_Material for this exercise_:
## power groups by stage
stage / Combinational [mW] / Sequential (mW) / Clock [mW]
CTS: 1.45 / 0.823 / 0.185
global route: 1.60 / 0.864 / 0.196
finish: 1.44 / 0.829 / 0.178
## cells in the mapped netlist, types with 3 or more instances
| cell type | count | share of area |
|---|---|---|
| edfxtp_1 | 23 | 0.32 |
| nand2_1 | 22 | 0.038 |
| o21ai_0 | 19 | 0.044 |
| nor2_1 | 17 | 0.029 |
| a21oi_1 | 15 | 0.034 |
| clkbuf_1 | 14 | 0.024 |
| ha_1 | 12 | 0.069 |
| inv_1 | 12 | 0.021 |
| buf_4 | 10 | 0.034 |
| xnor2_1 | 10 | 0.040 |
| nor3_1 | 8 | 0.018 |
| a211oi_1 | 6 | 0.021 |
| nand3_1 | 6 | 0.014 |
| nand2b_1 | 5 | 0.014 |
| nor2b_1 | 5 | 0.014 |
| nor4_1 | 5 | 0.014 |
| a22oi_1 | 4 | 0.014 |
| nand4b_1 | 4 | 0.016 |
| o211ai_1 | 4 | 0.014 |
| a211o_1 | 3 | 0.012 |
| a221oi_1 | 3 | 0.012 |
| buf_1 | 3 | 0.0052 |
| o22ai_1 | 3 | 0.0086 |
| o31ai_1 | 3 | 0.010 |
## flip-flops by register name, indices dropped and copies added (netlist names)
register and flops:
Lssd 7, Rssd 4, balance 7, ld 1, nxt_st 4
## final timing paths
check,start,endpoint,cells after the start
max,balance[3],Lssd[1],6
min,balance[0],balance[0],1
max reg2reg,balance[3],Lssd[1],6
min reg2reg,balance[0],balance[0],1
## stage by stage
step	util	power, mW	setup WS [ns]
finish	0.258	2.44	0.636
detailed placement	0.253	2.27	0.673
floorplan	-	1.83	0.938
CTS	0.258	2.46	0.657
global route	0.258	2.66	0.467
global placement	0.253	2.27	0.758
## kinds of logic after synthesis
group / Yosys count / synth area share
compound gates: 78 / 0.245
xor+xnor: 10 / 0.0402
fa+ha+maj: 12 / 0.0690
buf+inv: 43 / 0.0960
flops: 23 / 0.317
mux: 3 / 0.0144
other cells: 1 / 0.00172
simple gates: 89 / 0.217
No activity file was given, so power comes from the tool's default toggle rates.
==> design/flow/design.v <==
module muxer16(
    input [15:0] in,
    input [3:0] sel,
    output logic q
    );
logic [3:0] tmp;
muxer4 m00(.in(in[3:0]), .sel(sel[1:0]), .q(tmp[0]));
muxer4 m01(.in(in[7:4]), .sel(sel[1:0]), .q(tmp[1]));
muxer4 m10(.in(in[11:8]), .sel(sel[1:0]), .q(tmp[2]));
muxer4 m11(.in(in[15:12]), .sel(sel[1:0]), .q(tmp[3]));
muxer4 m100(.in(tmp), .sel(sel[3:2]), .q(q));
endmodule    
`timescale 1ns / 1ps
module muxer4(
    input [3:0] in,
    input [1:0] sel,
    output logic q
    );
    always_comb
    case (sel)
    2'b00 : q <= in[0];
    2'b01 : q <= in[1];
    2'b10 : q <= in[2];
    2'b11 : q <= in[3];
    endcase
endmodule
==> design/flow/run.sh <==
#!/bin/bash
# OpenROAD 26Q1-2900-gdf79404cd8, Yosys 0.63+post, stock flow scripts
make -C /OpenROAD-flow-scripts/flow DESIGN_CONFIG=/design/flow/config.mk WORK_HOME=/design/flow/orfs finish
==> design/flow/config.mk <==
export PLATFORM = sky130hd
export DESIGN_NAME = muxer16
export DESIGN_NICKNAME = muxer16
export VERILOG_FILES = /design/flow/design.v
export SDC_FILE = /design/flow/constraint.sdc
export NUM_CORES = 4
export LEC_CHECK = 1
export CORE_AREA = 10 10 70 70
export DIE_AREA = 0 0 80 80
export SYNTH_HDL_FRONTEND = slang
==> design/flow/constraint.sdc <==
current_design muxer16

set clk_period 1.4
set clk_io_pct 0.2

create_clock -name clk0 -period $clk_period

set non_clock_inputs [all_inputs -no_clocks]
set_input_delay [expr $clk_period * $clk_io_pct] -clock clk0 $non_clock_inputs
set_output_delay [expr $clk_period * $clk_io_pct] -clock clk0 [all_outputs]
==> results.yml <==
# generated from flow reports
yosys:
  ys_seq_frac: 0
  ys_sh_mux: 0.5255
  area_leaders: "mux4_2 (26%), mux2i_1 (18%), o211ai_2 (15%)"
  synth_chip_area_um2: 171.4
  synthTopCellsByCount: "mux2i_1 (3), nand2_1 (3), a21oi_1 (2), mux4_2 (2), o211ai_2 (2)"
  synthXorXnorAreaFrac: 0
  netlist.top_cell.by_area: "mux4_2"
  netlist.area_leader.share: 0.2628
  topCombFamilyByArea: "multiplexers"
  yosysWarnings: 0
  synthCells: 18
  synthAoiAreaFrac: 0.2628
  simple_gate_share: 0.1241
  synthDistinctLibCells: 11
  synth_area_um2: 171.4
  synth_area_per_cell_um2: 9.523
  ys_cells: 18
  fa_ha_area_frac: 0
worst_setup_path:
  arrival_ps: 1280
  start_kind: "input port"
  critPathRequiredTime_ps: 1120
  crit_fanout: 7
  end_kind: "primary output"
  path_class: "in2out"
cells_and_area:
  clock_buffers: 0
  ff_latch_area_um2: 0
  final_util: 0.1300
  seq_cells: 0
  fillCellCount: 411
  final_layout_size_suffix_gt1_frac: 0.5116
  stdcell_count: 90
  area_growth_pct: 159.1
route:
  via_count: 241
  route.final.wire_length_um: 927
  drc: 0
  drt_iter0_drc: 3
  ant_nets: 0
  dr.pass1.iters: 2
  vias_per_cell: 2.678
  routedWlPerCell_um: 10.30
timing:
  max_freq_mhz: 639.9
  finalHoldViolCount: 0
  hold_slack_ps: 1063
  finalSetupTns_ps: -162.8
  tightestPinTransition_ps: 120.6
  rsz0062_at_grt: "true"
  fin_crit_sh: 1.116
  slew_viol_final: 0
  setup_ws_ps: -162.8
  relSlewSlack: 0.9173
  final.min_clock_period_ps: 1563
  setup_viol: 1
outcome:
  status: "complete, but fails checks"
  violations: "negative setup slack"
worst_hold_path:
  worstHoldPathCells: 6
  min_from: "sel[3]"
  hold_path.class: "in2out"
  hold_end: "q"
clocking:
  cts_hold_buf: 0
floorplan:
  num_io_pins: 21
  fp-row-count: 21
  core-area_um2: 3416
  dieWidth_um: 80
  dieHeight_um: 80
  dieArea_um2: 6400
  fp_util: 0.05018
global_routing:
  grt_pass1_vias: 305
  grt_overflow: 0
  grt_max_degree: 8
  grt_pass1_wl_um: 1511
  grt_use_total: 0.02940
  antenna_found_initial: 1
pwr:
  p_leak_nw: 0.2102
  ir_drop_v: 0.00003201
  cellPowerDensity_nw_per_um2: 238.3
  power_uw: 105.9
placement:
  dp.final_hpwl_um: 854
  dp_cells: 89
  place.gp.congestion: 0.7120
  portBuffers: 21
job:
  maxCapViolCount: 0
  tool_warnings: 35
==> design/flow/design.v <==
`timescale 1ns / 1ps
module cntr4(
    input clk,
    input reset,
    input ud,
    output logic [3:0] q
    );
    always @(posedge clk)
        if (reset)
            q <= 4'b0;
        else begin
            q[0] <= ~q[0];
            q[1] <= q[1] ^ ( ~ud & q[0]
                           | ud & ~q[0]);
            q[2] <= q[2] ^ ( ~ud & (q[1] & q[0])
                           | ud & (~q[1] & ~q[0]));
            q[3] <= q[3] ^ ( ~ud & (q[2] & q[1] & q[0])
                           | ud & (~q[2] & ~q[1] & ~q[0]));
        end
endmodule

_Problem description_: From the data, list each line in which the string "balance" appears.

_Exercise answer_:
Lssd 7, Rssd 4, balance 7, ld 1, nxt_st 4
max,balance[3],Lssd[1],6
min,balance[0],balance[0],1
max reg2reg,balance[3],Lssd[1],6
min reg2reg,balance[0],balance[0],1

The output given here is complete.